1827 painting by Benjamin Robert Haydon

The Mock Election is an oil on canvas genre painting by the British artist Benjamin Robert Haydon, from 1827.

==History and description==
It was inspired by a real-life event that took place while Haydon was himself imprisoned at the King's Bench Prison in Southwark for debt.

The conditions at the prison were fairly lenient for the inmates while they attempted to clear their debts. As a joke, several of the prisoners decided to organise an election, imitating those of a British general election. They declared they would elect two Members of Parliament (the standard representation for a pre-Reform Act English Borough). The constituency was dubbed the "Borough of Tenterden" after the Lord Chief Justice of the King's Bench Lord Tenterden. Three candidates stood for election, one of them Robert Stanton had recently been a real Member of Parliament. Another was the boxer Henry Josiah Holt. The election was presided over by an Irishman, Jonas Murphy, posing as the Lord High Sheriff.

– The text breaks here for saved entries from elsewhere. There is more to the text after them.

--- src/rtl/cues_sync_sink.sv ---
// cues_sync_sink: clocked terminal receiver for a C-element pipeline; 4-phase SENDIN/ACKOUT in, FIFO, valid/ready out.
// Optional macro CUES_SINK_TOKEN_CNT_EN adds a 16-bit accepted-token counter on TOKCNT.
module cues_sync_sink #(
  parameter int DW          = 8,
  parameter int DEPTH       = 4,
  parameter int SYNC_STAGES = 2
) (
  input  logic                         CLK,
  input  logic                         RESETN,
  input  logic                         SENDIN,
  input  logic [DW-1:0]                DIN,
  output logic                         ACKOUT,
  output logic [DW-1:0]                DOUT,
  output logic                         DVALID,
  input  logic                         DREADY,
  output logic [$clog2(DEPTH+1)-1:0]   LEVEL
`ifdef CUES_SINK_TOKEN_CNT_EN
  , output logic [15:0]                TOKCNT
`endif
);
  localparam int AW = $clog2(DEPTH);
  localparam int LW = $clog2(DEPTH+1);
  typedef enum logic {IDLE, ACK} state_t;
  state_t               r_state, w_next;
  logic [SYNC_STAGES-1:0] r_sync;
  logic [DW-1:0]        r_mem [DEPTH];
  logic [AW-1:0]        r_wp, r_rp;
  logic [LW-1:0]        r_level;
  logic                 w_send, w_full, w_wr, w_rd;
  assign w_send = r_sync[SYNC_STAGES-1];
  assign w_full = r_level == LW'(DEPTH);
  assign DVALID = r_level != '0;
  assign w_rd   = DVALID && DREADY;
  assign DOUT   = r_mem[r_rp];
  assign LEVEL  = r_level;
  assign ACKOUT = r_state == ACK;
  // Bring the asynchronous request into the clock domain.
  always_ff @(posedge CLK)
    if (!RESETN) r_sync <= '0;
    else r_sync <= {r_sync[SYNC_STAGES-2:0], SENDIN};
  // Handshake state register; ACKOUT is decoded straight from it so it stays glitch-free.
  always_ff @(posedge CLK)
    if (!RESETN) r_state <= IDLE;
    else r_state <= w_next;
  // Accept one token per request; a full FIFO withholds the acknowledge to stall upstream.
  always_comb begin
    w_wr   = 1'b0;
    w_next = r_state;
    if (r_state == IDLE) begin
      w_wr   = w_send && !w_full;
      w_next = w_wr ? ACK : IDLE;
    end else begin
      w_next = w_send ? ACK : IDLE;
    end
  end
  // FIFO storage; data needs no reset because DVALID masks stale entries.
  always_ff @(posedge CLK)
    if (w_wr) r_mem[r_wp] <= DIN;
  // FIFO pointers and occupancy; full is judged before the pop, giving a one-cycle bubble.
  always_ff @(posedge CLK)
    if (!RESETN) begin
      r_wp    <= '0;
      r_rp    <= '0;
      r_level <= '0;
    end else begin
      if (w_wr) r_wp <= r_wp + AW'(1);
      if (w_rd) r_rp <= r_rp + AW'(1);
      r_level <= r_level + LW'(w_wr) - LW'(w_rd);
    end
`ifdef CUES_SINK_TOKEN_CNT_EN
  logic [15:0] r_tok;
  assign TOKCNT = r_tok;
  // Count accepted tokens, wrapping naturally at 16 bits.
  always_ff @(posedge CLK)
    if (!RESETN) r_tok <= '0;
    else if (w_wr) r_tok <= r_tok + 16'd1;
`endif
endmodule

--- config.mk ---
export PLATFORM = sky130hd
export DESIGN_NAME = cues_sync_sink
export DESIGN_NICKNAME = d
export VERILOG_FILES = /design/src/rtl/cues_sync_sink.sv
export SDC_FILE = /design/constraint.sdc
export NUM_CORES = 1
export LEC_CHECK = 0
export CORE_MARGIN = 2
export CORE_UTILIZATION = 38
export CTS_BUF_LIST = sky130_fd_sc_hd__clkbuf_8
export CTS_CLUSTER_DIAMETER = 80
export DETAILED_ROUTE_END_ITERATION = 16
export PLACE_DENSITY_LB_ADDON = 0.05
export SETUP_SLACK_MARGIN = 0.1
export SLEW_MARGIN = 5
export SYNTH_ARGS = -nofsm -noshare
export SYNTH_HDL_FRONTEND = slang
export SYNTH_SLANG_ARGS = --single-unit
--- constraint.sdc ---
create_clock -name CLK -period 4 [get_ports CLK]
set_input_delay 0.6 -clock CLK [delete_from_list [all_inputs] [get_ports CLK]]
set_output_delay 0.6 -clock CLK [all_outputs]
set_load 0.01 [all_outputs]
======== Word level (Yosys, flattened, before mapping) ========
Memory sizes are Yosys's and may differ from the RTL's. A register that Yosys moved wholly into a read port is not among the register bits.
Cells that the tools add are included.
word-level totals
  register bits after elaboration ......... 10
  bits in latches ......................... 0
  memory bits (writable) .................. 32
  bits in read-only memories .............. 0
  output and inout port bits .............. 13
  word-level logic and storage cells ...... 23
  memories ................................ 1
operators by class
  add/subtract/negate cells ............... 4
  multiply operators ...................... 0
  divide/modulo/power cells ............... 0
  order comparisons ....................... 0
  eq/ne operators ......................... 1
  shift operators ......................... 0
  multiplexer cells ....................... 8
  bitwise logic cells ..................... 0
  reduce and logical (&&, ||, !) cells .... 4
memories
  name   depth  width  read ports  clocked after memory_dff  write ports  RTL line  source
  r_mem  4      8      1           1                         1            26        logic [DW-1:0] r_mem [DEPTH];
operators by type and width
  cell                                                            number
  1-bit 2-to-1 mux                                                6
  2-bit by 1-bit adder with 2-bit output (second input constant)  2
  2-bit 2-to-1 mux                                                2
  3-bit by 1-bit adder with 3-bit output                          1
  3-bit == test (second input constant)                           1
  3-bit nonzero test                                              1
  3-bit by 1-bit subtractor with 3-bit output                     1
  1-bit logical AND                                               2
  1-bit logical NOT                                               1

======== Longest topological paths before layout ========
  word-level depth ........................ 6
  gate-level depth with buffers ........... 12
  depth with buffers taken out ............ 11

======== Least setup slack after synthesis ========
OpenSTA, ideal clock, no wires.
  path type ............................... flip-flop to flip-flop
  from .................................... reg r_level[2], in the netlist LEVEL[2]
  to ...................................... reg r_level[2], in the netlist LEVEL[2]
  arrival ................................. 2.329 ns
  required time ........................... 3.885 ns
  slack ................................... 1.556 ns
  stages on the path, launching flop included .. 13
  buffers on the path ..................... 1
  period minus slack after synthesis ...... 2.444 ns
  path through ............................ dfxtp_1 -> or3b_1 -> and3b_1 -> buf_6 -> inv_1 -> ha_1 -> inv_1 -> ha_1 -> inv_1 -> fa_1 -> xnor2_1 -> xnor2_1 -> and2_1
between the ends
  cells in the longest elaborated chain, start to end .. 6
  elaborated cells between the ends (all ways) .. 8
  those cells by class .................... add/sub: 2; eq/ne: 1; mux: 1; reduce/logical: 4
ends and longest elaborated chain
  element                                          RTL line  source
  start: declaration                               28        logic [LW-1:0] r_level;
  start signal: assignment                         68        r_level <= r_level + LW'(w_wr) - LW'(w_rd);
  3-bit == test                                    31        assign w_full = r_level == LW'(DEPTH);
  1-bit logical NOT                                50        w_wr = w_send && !w_full;
  1-bit logical AND                                50
  1-bit 2-to-1 mux                                 49        if (r_state == IDLE) begin
  3-bit by 1-bit adder with 3-bit output           68
  3-bit by 1-bit subtractor with 3-bit output (*)  68
Mark *: on every way between the ends. The rest lies on a longest branch, timed or not.
A chain may end at the register's enable or synchronous reset.

==> results by group <==
Status
  • Outcome: completed

Setup path
  • Cell depth of the worst flop-to-flop path: 11
  • Required @ worst endpoint: 3400 ps
  • Largest fanout of any net on the critical path: 8
  • Critical path endpoint: DOUT[5]
  • FF-to-FF End: LEVEL[2]$_SDFF_PN0_
  • Source of the worst register-to-register timing path: LEVEL[1]$_SDFF_PN0_
  • Critical Path End Type: primary output
  • Crit path arrival time: 2050 ps
  • Type of the worst setup path: reg2out
  • Setup slack on the worst flop-to-flop path: 1470 ps
  • CP Launch Type: flip-flop

Synth
  • Largest cells by area after synthesis: sky130_fd_sc_hd__edfxtp_1 56%, sky130_fd_sc_hd__dfxtp_1 14%, sky130_fd_sc_hd__mux4_2 10%
  • Share of the yosys chip area belonging to registers: 0.698
  • Most frequent cells after synthesis: 32 x sky130_fd_sc_hd__edfxtp_1, 12 x sky130_fd_sc_hd__dfxtp_1, 8 x sky130_fd_sc_hd__mux4_2, 7 x sky130_fd_sc_hd__and2_1, 6 x sky130_fd_sc_hd__ha_1
  • Top-area cell type share of the netlist area: 0.559
  • Warnings from Yosys: 0
  • Count of flip-flops with a built-in enable after synthesis: 32
  • Primary flip-flop cell chosen by synthesis mapping: sky130_fd_sc_hd__edfxtp_1
  • Mean instance size in the synthesized netlist: 17.9 sq um
  • Most frequently used cell type in the post-synthesis netlist: sky130_fd_sc_hd__edfxtp_1
  • Share of async-settable or async-resettable flops after synthesis: 0
  • Number of storage elements in the synthesis netlist: 44
  • Number of standard cells after synthesis: 96
  • Count of distinct cell types in the synthesized netlist: 22
  • Yosys top cell by area: sky130_fd_sc_hd__edfxtp_1
  • Synthesized netlist net count: 115
  • Post-synthesis instance area: 1720 sq um

Layout
  • Fraction of the core area covered by cells at the end of the flow: 0.484
  • Post-route cell area: 2110 sq um
  • Proportion of layout cells with a drive suffix above 1: 0.153
  • Ant diodes: 0
  • Number of filler cells placed in the layout: 374
  • Layout Nets: 142
  • Area used by sequential logic in the layout: 1200 sq um
  • Area taken by multi-input logic gates: 477 sq um
  • Layout overhead on the synthesized area: 22.6%

Clock tree
  • Maximum level of the CTS H-tree: 2
  • CTS resizes: 0
  • Clk Latency, worst-skew pair: 290 ps
  • Post-CTS Hold Buffers: 0
  • Clock tree from TritonCTS: done
  • Clock transition time at the flip-flop clock pins of the worst setup and hold paths: 80 ps
  • Number of buffers between clock root and the deepest sink: 2
  • Total clock sinks: 44
  • Total clock buffers created by CTS: 5
  • CTS root buffer: sky130_fd_sc_hd__clkbuf_8
  • Buffers inserted during post-CTS setup optimization: 0

STA
  • Least-Margin Pin Slew: 569 ps
  • Final number of hold-violating endpoints: 0
  • Final worst path period need: 2650 ps
  • Worst slew margin relative to its limit: 0.620
  • Max Transition Viols Final: 0
  • Highest attainable clock frequency: 377 MHz
  • Endpoints failing setup: 0
  • Ratio of final minimum period to clock period: 0.663
  • Worst clock skew: 8.10 ps
  • RSZ-0062 raised after global routing: no
  • Sum Neg Setup Slack: 0 ps

Die
  • Full die area: 5080 sq um
  • Die width: 71.3 um
  • Die height: 71.3 um
  • Placement row count: 24
  • Ports: 25
  • Placeable Area: 4350 sq um
  • Starting Density: 0.395

Drt
  • Post-DRT Antenna Nets: 0
  • First-iteration detailed-routing DRC count: 39
  • Count of vias placed by the detailed router: 846
  • Wire length per cell after detailed routing: 14.7 um
  • First-pass detailed-route iteration total: 4
  • Routed via count divided by cell count: 4.81
  • Total detailed-routing wirelength: 2.58 mm
  • Remaining design rule violation count: 0

Place
  • IO buf count: 24
  • Final Wtd Congestion: 0.692
  • Post-detailed-placement half-perimeter wirelength: 1.75 mm
  • Post-detailed-placement cell area: 2000 sq um

Global route
  • Global Route Usage Sum: 0.114
  • Number of antenna violations at the first check in global routing: 0
  • Global-route wire length before repair: 4.14 mm
  • Maximum number of pins on one net before global-route repair: 14
  • GRT Residual Overflow: 0
  • Number of global-route vias before repair: 843

Flow run
  • Max-Cap Viols: 0

Power and ir drop
  • Post-layout power: 1.18 mW
  • Leakage Power: 0.725 nW
  • Highest ir drop seen on vdd: 249 uV
  • Total power per unit cell area: 557 nW/um^2

Worst hold path
  • Worst min path class: reg2reg
==> critical path, stage by stage (launching register included) <==
cell	delay, ps
sky130_fd_sc_hd__dfxtp_1	680
sky130_fd_sc_hd__mux4_2	580
sky130_fd_sc_hd__clkdlybuf4s50_1	490
==> cells by family (layout without fill, tap and decap cells) <==
family / count (synthesis) / after routing / synth area share
AND/OR/NAND/NOR: 19 / 19 / 0.0684
buffers and inverters: 9 / 37 / 0.0247
flip-flops: 44 / 44 / 0.698
AO/OA/AOI/OAI: 3 / 3 / 0.0167
multiplexers: 10 / 10 / 0.116
XOR/XNOR: 4 / 4 / 0.0204
adder cells (fa/ha/maj): 7 / 7 / 0.0553
==> sequential cells by signal, indices dropped and copies added, names as in the netlist, named ones only <==
signal  cells
r_mem      32
LEVEL       3
r_rp        2
ACKOUT      1
r_sync      2
r_wp        2
==> stage by stage <==
stage	std cells	setup slack [ps]	hold slack, ps
floorplan	96	1560	412
global placement	168	1430	419
detailed placement	168	1370	441
CTS	176	1280	457
global route	176	1200	469
finish	176	1350	451
==> power breakdown <==
| group | total [mW] | internal [mW] | switching (mW) |
|---|---|---|---|
| logic | 0.280 | 0.187 | 0.0928 |
| registers | 0.574 | 0.521 | 0.0526 |
| clock network | 0.321 | 0.183 | 0.139 |
==> per-layer routing <==
metal	track usage	routed length, um	up-vias
met5	0	0	-
met4	0.0566	58	0
met3	0.0436	148	5
met2	0.198	1300	24
met1	0.120	1080	409
li1	-	-	408
==> layout make-up <==
| cell class | instances | share of cell area |
|---|---|---|
| clock buffer | 5 | 0.0326 |
| clock inverter | 3 | 0.0184 |
| inverter | 5 | 0.00890 |
| multi-input combinational | 43 | 0.226 |
| sequential | 44 | 0.569 |
| tap | 52 | 0.0308 |
| timing repair buffer | 24 | 0.114 |
==> cells in the final DEF (no fill, tap or decap), drive strengths merged <==
cell,count
and2,9
and3b,1
bufinv,1
clkbuf,5
clkdlybuf4s50,24
clkinv,1
dfxtp,12
edfxtp,32
fa,1
ha,6
inv,6
mux2i,2
mux4,8
nand2,4
nor2b,3
o211a,1
o311ai,1
o31a,1
or3,1
or3b,1
xnor2,4
==> worst min path at each step <==
stage,start,endpoint,cells past startpoint
2_1_floorplan,r_sync[0]$_SDFF_PN0_,r_sync[1]$_SDFF_PN0_,1
3_3_place_gp,r_sync[0]$_SDFF_PN0_,r_sync[1]$_SDFF_PN0_,1
3_5_place_dp,r_sync[1]$_SDFF_PN0_,ACKOUT$_SDFF_PN0_,1
4_1_cts,r_sync[1]$_SDFF_PN0_,ACKOUT$_SDFF_PN0_,1
5_1_grt,r_sync[0]$_SDFF_PN0_,r_sync[1]$_SDFF_PN0_,1
6_report,r_sync[0]$_SDFF_PN0_,r_sync[1]$_SDFF_PN0_,1
No activity file was read; power rests on OpenSTA's default activity.
==> RTL edit 1 (same settings) <==
`SYNC_STAGES`: 2 -> 4.
--- a/src/rtl/cues_sync_sink.sv
+++ b/src/rtl/cues_sync_sink.sv
@@ -4,5 +4,5 @@
   parameter int DW          = 8,
   parameter int DEPTH       = 4,
-  parameter int SYNC_STAGES = 2
+  parameter int SYNC_STAGES = 4
 ) (
   input  logic                         CLK,
Formal check against the unedited RTL: not equivalent (Yosys sat finds a counterexample within 4 cycles, from zero or initial values and one cycle with RESETN low).
==> RTL edit 1 against the unedited design <==
- sequential power increased by 3.8%
- clock power is 21% lower
- sequential cell count increased by 2
- hold slack worse by 0.010 ns
- critical path depth is the same
- power is 2.8% lower
- final cell count up 1.7%
- combinational power increased by 5%
- non-clock buffer count unchanged
- final area grew 1.0%
- setup slack improved by 0.0069 ns
- wire length is 4.5% higher
- area after synthesis is 3.1% higher
==> RTL edit 1: results (changes against the unedited design) <==
Result of the run -> complete, no violations
Largest net degree at the start of global routing -> 16 (+2)
Layout Nets -> 146 (+2.8%)
GR Util All Layers -> 0.123 (+0.00892)
Fillers -> 399 (+6.7%)
Register area share after synthesis -> 0.700 (+0.00189)
Compound-gate portion of the synthesized area -> 0.0162 (-0.000496)
Iter 0 DRT Violations -> 46 (+18%)
Max_slew headroom -> 0.619 (-0.00148)
Top cells by area, synth -> edfxtp_1 (54%), dfxtp_1 (16%), mux4_2 (10%)
First-pass GRT wire length -> 4.66 mm (+13%)
M3 GR Usage -> 0.0472 (+0.00362)
CP endpoint -> DOUT[1]
Post-synthesis mux area share -> 0.113 (-0.00345)
WL met3 -> 149 µm (+0.68%)
Via Count -> 873 (+3.2%)
Avg Cell Area, Syn -> 17.7 µm² (-1.1%)
Net count after synthesis -> 119 (+3.5%)
Share of layout cells above drive strength 1 -> 0.134 (-0.0194)
Tot Pwr -> 1.14 mW (-2.8%)
HPWL after DPL -> 1.86 mm (+6.7%)
WL met2 -> 1.39 mm (+6.8%)
Comb pwr share -> 0.258 (+0.020)
WL met1 -> 1.12 mm (+4.5%)
GRT met2 Usage -> 0.211 (+0.0135)
Final setup skew -> 0.00348 ns (-0.00463 ns)
Final RePlAce weighted congestion -> 0.697 (+0.72%)
Clk. pwr -> 253 µW (-21%)
Routed Wire Length -> 2.70 mm (+4.5%)
Top cells by instance count after synthesis -> edfxtp_1 (32), dfxtp_1 (14), and2_1 (9)
Slack of the critical path -> 1.36 ns (+0.00694 ns)
Post-Place Cell Area -> 0.00205 mm² (+2.6%)
Placed insts -> 172 (+2.4%)
Switching part of the total power -> 0.255 (+0.0132)
Adder-Cell Fraction of Synth Area -> 0.0536 (-0.00164)
[RTL edit 1: changes by cell type after synthesis]
cell / delta
and2_1: +2
dfxtp_1: +2
[RTL edit 1: worst min path at each step]
stage	endpoint	cells after the start	slack (ns)	start
floorplan	r_sync[1]	1	0.41	r_sync[0]
finish	r_sync[3]	1	0.44	r_sync[2]
CTS	r_sync[3]	1	0.45	r_sync[2]
global route	r_sync[3]	1	0.45	r_sync[2]
global placement	r_sync[2]	1	0.42	r_sync[1]
detailed placement	r_sync[1]	1	0.42	r_sync[0]
[RTL edit 1: area by class of cell]
class / count / area, µm² / area share
Clock buffer: 5 / 68.8 / 0.0323
Clock inverter: 2 / 7.51 / 0.00352
Inverter: 5 / 18.8 / 0.00881
Multi-Input combinational cell: 45 / 489 / 0.230
Sequential cell: 46 / 1240 / 0.583
Tap cell: 52 / 65.1 / 0.0305
Timing Repair Buffer: 24 / 240 / 0.113
==> RTL edit 2 (same flow settings) <==
Made on the original files. Register the output `LEVEL` once more, cleared by the reset; this adds one clock of latency there. The other outputs are not delayed to match.
--- a/src/rtl/cues_sync_sink.sv
+++ b/src/rtl/cues_sync_sink.sv
@@ -33,5 +33,11 @@
   assign w_rd   = DVALID && DREADY;
   assign DOUT   = r_mem[r_rp];
-  assign LEVEL  = r_level;
+  always_ff @(posedge CLK) begin
+    if (!RESETN) begin
+      LEVEL <= '0;
+    end else begin
+      LEVEL <= r_level;
+    end
+  end
   assign ACKOUT = r_state == ACK;
   // Bring the asynchronous request into the clock domain.
Behaviour: not the same (a bounded check fails within 4 cycles, from zero or initial values and one cycle with RESETN low).
==> RTL edit 2 against the unedited design <==
- clock skew decreased by 0.0056 ns
- clock power rose by 9.7%
- global-route usage grew 0.53 points
- final area grew 4.4%
- sequential share of layout area up 0.33 points
- area after synthesis increased by 4.7%
- sequential cell count rose by 3
- count of clock-buffer cells in the layout grew 1
- critical path depth stayed put
- power is 5.6% higher
- setup slack worse by 0.035 ns
- wire length increased by 5.0%
- fmax is 1.3% lower
- largest cell class unchanged
- largest power group unchanged
- highest routed layer unchanged
==> RTL edit 2: results (changes against the unedited design) <==
Post-Place Cell Area -> 0.00208 mm² (+4.1%)
Per-cell routed wire length -> 14.7 µm (+0.39%)
Slowest Stage Delay on Critical Path -> 0.70 ns (+0.02 ns)
Comb_multi_in -> 46 (+7.0%)
Final RePlAce weighted congestion -> 0.638 (-7.8%)
WL met3 -> 161 µm (+8.8%)
Max_slew headroom -> 0.604 (-0.0159)
Register area share after synthesis -> 0.700 (+0.00230)
Layout Nets -> 148 (+4.2%)
GRT met2 Usage -> 0.194 (-0.00359)
Number of global-route vias before repair -> 922 (+9.4%)
TritonRoute pass-1 iters -> 4 (unchanged)
Peak supply drop -> 251 µV (+0.96%)
Largest net degree at the start of global routing -> 17 (+3)
Synth Area in XOR/XNOR -> 0.0195 (-0.000906)
GR Util All Layers -> 0.119 (+0.00529)
Via Count -> 889 (+5.1%)
Compound-gate portion of the synthesized area -> 0.0160 (-0.000744)
Later-pin clock latency in the skew report -> 0.30 ns
Clk. pwr -> 352 µW (+9.7%)
Result of the run -> complete, no violations
CLK BUF -> 6 (+1)
PD cells -> 564 mW/mm² (+1.2%)
Lkg Pwr -> 0.760 nW (+4.9%)
Post-synthesis mux area share -> 0.111 (-0.00518)
Sequential cell area -> 0.00126 mm² (+5.0%)
H-tree depth -> 2 (unchanged)
Pre-CTS setup slack -> 1.40 ns (+0.0229 ns)
Flip-flop and latch count -> 47 (+6.8%)
Iter 0 DRT Violations -> 55 (+41%)
Adder-Cell Fraction of Synth Area -> 0.0528 (-0.00246)
First-pass GRT wire length -> 4.42 mm (+6.8%)
Top cells by area, synth -> edfxtp_1 (53%), dfxtp_1 (17%), mux4_2 (10%)
Sw Pwr -> 297 µW (+4.4%)
WL met2 -> 1.34 mm (+3.2%)
Net count after synthesis -> 121 (+5.2%)
GR Util met1 -> 0.134 (+0.0140)
WL met1 -> 1.15 mm (+6.8%)
Via density -> 4.83 (+0.51%)
Share of layout cells above drive strength 1 -> 0.162 (+0.00831)
Syn Inst Count -> 102 (+6.3%)
Worst Path Max Fanout -> 8 (unchanged)
Fillers -> 419 (+12%)
M3 GR Usage -> 0.0483 (+0.00474)
Top cells by instance count after synthesis -> edfxtp_1 (32), dfxtp_1 (15), and2_1 (9)
Largest registers -> r_mem: 32 flops, LEVEL: 3 flops, r_level: 3 flops
Final setup skew -> 0.00252 ns (-0.00558 ns)
ClkCell Share -> 0.0534 (+0.00240)
Area of the multi-input gates -> 497 µm² (+4.2%)
Signal buf overhead -> 0.109 (-0.00479)
HPWL after DPL -> 1.83 mm (+5.0%)
Sequential power share -> 0.493 (+0.005)
Initial antenna violation count -> 0 (unchanged)
CP arrival -> 2.09 ns (+0.04 ns)
-- RTL edit 2: changes by cell type after synthesis, sizes merged --
| cell | change |
|---|---|
| and2 | +3 |
| dfxtp | +3 |
-- RTL edit 2: per-stage QoR --
stage	power [mW]	utilization	hold slack (ns)
final	1.24	0.476	0.438
after detailed placement	0.907	0.450	0.419
after floorplan	0.782	-	0.412
after CTS	1.26	0.476	0.440
after global placement	0.902	0.450	0.421
after global routing	1.31	0.476	0.462
-- RTL edit 2: path summary, 6_finish.rpt --
kind	slack, ns	endpoint	from
setup / recovery	1.31	DOUT[1]	flop
setup reg to reg	1.49	r_level[2]	r_level[1]
hold reg to reg	0.44	r_sync[1]	r_sync[0]
hold / removal	0.44	r_sync[1]	r_sync[0]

The painting was acquired by George IV for 500 guineas and remains in the Royal Collection. It was followed by a sequel Chairing the Member, depicting the aftermath of the mock election and the calling in of soldiers by the prison authorities to restore order.

==Bibliography==
- Dart, Gregory. Metropolitan Art and Literature, 1810-1840: Cockney Adventures. Cambridge University Press, 2012.
- O'Keeffe, Paul. A Genius for Failure: The life of Benjamin Robert Haydon. Random House, 2011.